Sandra Postel is a remarkable woman, and has for long been one of my freshwater heroes. She is the Director of the Global Water Policy Project and was recently named National Geographic’s first Freshwater Fellow. As a special holiday treat, we are setting Sandra’s sobering yet inspiring words free on the web with this video in the hope that they will factor a little into your reflections on 2010, and your game plans for 2011:
[youtube]https://www.youtube.com/watch?v=42_jYfC7B2E[/youtube]
Before you watch the video, let me share a few of my own reflections based on her talk.
There are countless water problems to solve across Canada and around the world. Securing safe, reliable drinking water, from African villages to First Nation’s communities here at home, are global and national priorities. Cleaning up lingering legacies of polluted waters, be that the massive tailings ponds along the Athabasca River that contain the toxic by-products of oil sands development or Areas of Concern around the Great Lakes basin, pose ongoing challenges. And stemming the ongoing loss of freshwater biodiversity on our blue planet will be critical to the survival of life as we know it.

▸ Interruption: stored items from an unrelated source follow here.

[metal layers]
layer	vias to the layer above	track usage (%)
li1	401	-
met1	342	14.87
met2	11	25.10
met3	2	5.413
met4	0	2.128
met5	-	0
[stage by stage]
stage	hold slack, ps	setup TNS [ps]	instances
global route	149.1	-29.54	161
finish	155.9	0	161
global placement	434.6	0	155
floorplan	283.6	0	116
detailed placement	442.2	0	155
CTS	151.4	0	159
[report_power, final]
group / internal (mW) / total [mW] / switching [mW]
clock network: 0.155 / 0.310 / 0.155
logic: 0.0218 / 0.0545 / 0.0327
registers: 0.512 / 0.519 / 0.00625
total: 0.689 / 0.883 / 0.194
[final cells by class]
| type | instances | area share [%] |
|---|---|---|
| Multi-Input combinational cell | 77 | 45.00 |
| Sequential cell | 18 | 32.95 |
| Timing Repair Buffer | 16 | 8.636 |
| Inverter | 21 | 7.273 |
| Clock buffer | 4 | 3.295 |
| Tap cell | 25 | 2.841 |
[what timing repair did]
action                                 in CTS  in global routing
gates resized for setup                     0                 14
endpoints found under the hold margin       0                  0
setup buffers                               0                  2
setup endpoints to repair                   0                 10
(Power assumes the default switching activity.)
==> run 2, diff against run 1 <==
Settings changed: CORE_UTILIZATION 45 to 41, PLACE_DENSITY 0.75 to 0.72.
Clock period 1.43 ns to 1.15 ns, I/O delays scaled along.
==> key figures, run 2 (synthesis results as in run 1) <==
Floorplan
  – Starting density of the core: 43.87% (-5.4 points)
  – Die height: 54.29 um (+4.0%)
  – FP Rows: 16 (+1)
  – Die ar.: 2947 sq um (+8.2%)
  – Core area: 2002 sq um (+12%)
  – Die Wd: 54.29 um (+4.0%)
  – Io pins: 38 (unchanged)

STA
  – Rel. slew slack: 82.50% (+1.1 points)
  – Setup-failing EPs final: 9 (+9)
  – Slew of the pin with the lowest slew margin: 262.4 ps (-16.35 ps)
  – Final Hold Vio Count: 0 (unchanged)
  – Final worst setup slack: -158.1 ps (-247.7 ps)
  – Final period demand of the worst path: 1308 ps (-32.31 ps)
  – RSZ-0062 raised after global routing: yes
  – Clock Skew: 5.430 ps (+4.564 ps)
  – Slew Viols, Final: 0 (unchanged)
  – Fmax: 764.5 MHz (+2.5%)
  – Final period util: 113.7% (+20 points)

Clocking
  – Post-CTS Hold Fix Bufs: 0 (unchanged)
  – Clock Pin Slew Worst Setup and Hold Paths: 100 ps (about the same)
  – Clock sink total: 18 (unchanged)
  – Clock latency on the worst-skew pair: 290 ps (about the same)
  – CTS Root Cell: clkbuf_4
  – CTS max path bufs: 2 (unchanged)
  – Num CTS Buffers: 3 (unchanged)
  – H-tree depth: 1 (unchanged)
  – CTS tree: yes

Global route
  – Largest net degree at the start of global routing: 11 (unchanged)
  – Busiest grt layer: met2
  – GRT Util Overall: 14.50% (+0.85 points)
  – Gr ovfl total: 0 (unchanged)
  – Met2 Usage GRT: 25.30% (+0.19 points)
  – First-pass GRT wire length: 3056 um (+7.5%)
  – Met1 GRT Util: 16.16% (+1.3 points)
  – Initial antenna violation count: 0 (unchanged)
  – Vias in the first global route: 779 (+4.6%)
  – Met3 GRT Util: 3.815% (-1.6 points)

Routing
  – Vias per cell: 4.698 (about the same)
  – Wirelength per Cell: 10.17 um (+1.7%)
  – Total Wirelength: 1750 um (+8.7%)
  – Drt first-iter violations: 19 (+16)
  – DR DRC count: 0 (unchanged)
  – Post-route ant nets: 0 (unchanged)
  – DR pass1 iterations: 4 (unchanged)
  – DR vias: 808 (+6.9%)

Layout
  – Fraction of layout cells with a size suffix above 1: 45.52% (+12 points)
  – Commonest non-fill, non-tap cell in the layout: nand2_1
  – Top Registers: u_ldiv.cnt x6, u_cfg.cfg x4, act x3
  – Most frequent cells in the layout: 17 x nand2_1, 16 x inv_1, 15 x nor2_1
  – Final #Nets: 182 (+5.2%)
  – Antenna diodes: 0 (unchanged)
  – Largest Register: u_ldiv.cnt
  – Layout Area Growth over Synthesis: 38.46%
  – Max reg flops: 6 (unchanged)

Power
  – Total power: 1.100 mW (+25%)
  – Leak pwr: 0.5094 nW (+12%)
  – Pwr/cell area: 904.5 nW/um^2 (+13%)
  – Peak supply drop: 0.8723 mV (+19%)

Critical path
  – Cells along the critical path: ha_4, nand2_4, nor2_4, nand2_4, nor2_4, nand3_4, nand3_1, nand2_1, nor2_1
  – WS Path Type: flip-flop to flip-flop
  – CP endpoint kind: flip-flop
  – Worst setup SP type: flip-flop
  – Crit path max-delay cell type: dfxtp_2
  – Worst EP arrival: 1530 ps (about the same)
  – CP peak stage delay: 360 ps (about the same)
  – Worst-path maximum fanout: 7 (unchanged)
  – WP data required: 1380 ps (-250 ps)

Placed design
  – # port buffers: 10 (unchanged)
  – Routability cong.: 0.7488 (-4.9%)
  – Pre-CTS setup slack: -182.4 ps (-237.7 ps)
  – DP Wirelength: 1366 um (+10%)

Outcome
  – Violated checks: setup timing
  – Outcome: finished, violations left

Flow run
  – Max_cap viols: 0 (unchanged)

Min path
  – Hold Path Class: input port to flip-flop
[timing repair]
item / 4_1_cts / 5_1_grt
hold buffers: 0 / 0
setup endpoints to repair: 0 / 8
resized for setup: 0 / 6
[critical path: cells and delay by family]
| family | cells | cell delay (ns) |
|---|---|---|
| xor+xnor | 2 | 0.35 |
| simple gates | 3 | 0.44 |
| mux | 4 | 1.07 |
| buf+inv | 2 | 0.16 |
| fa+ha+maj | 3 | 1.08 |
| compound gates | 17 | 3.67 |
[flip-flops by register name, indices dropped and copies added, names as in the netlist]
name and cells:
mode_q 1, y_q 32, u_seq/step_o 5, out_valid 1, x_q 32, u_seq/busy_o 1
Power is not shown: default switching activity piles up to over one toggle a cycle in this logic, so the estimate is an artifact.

But the 21st century water challenge is more than a problem-solving exercise – it is about fundamentally redefining and reshaping our relationship with water as it flows through our lives, our communities, our economies, and through the ecosystems that sustain us. The challenge we face is to envision and enable ways to live in harmony with nature’s water cycle. In fact, when we consider that we will need to feed, clothe and provide energy for another 3 billion people on this planet by 2050 while sustaining the health of our rivers, lakes and wetlands, the challenge may be more accurately described as moral and ecological imperative.
As Sandra says at the beginning of her talk: “The human story over the next century is very much going to be a water story” – each and every one of us have a role to play in writing that story, and in righting humanity’s relationship with water: the most simple and most precious of substances, that just happens to be the foundation of all life on earth.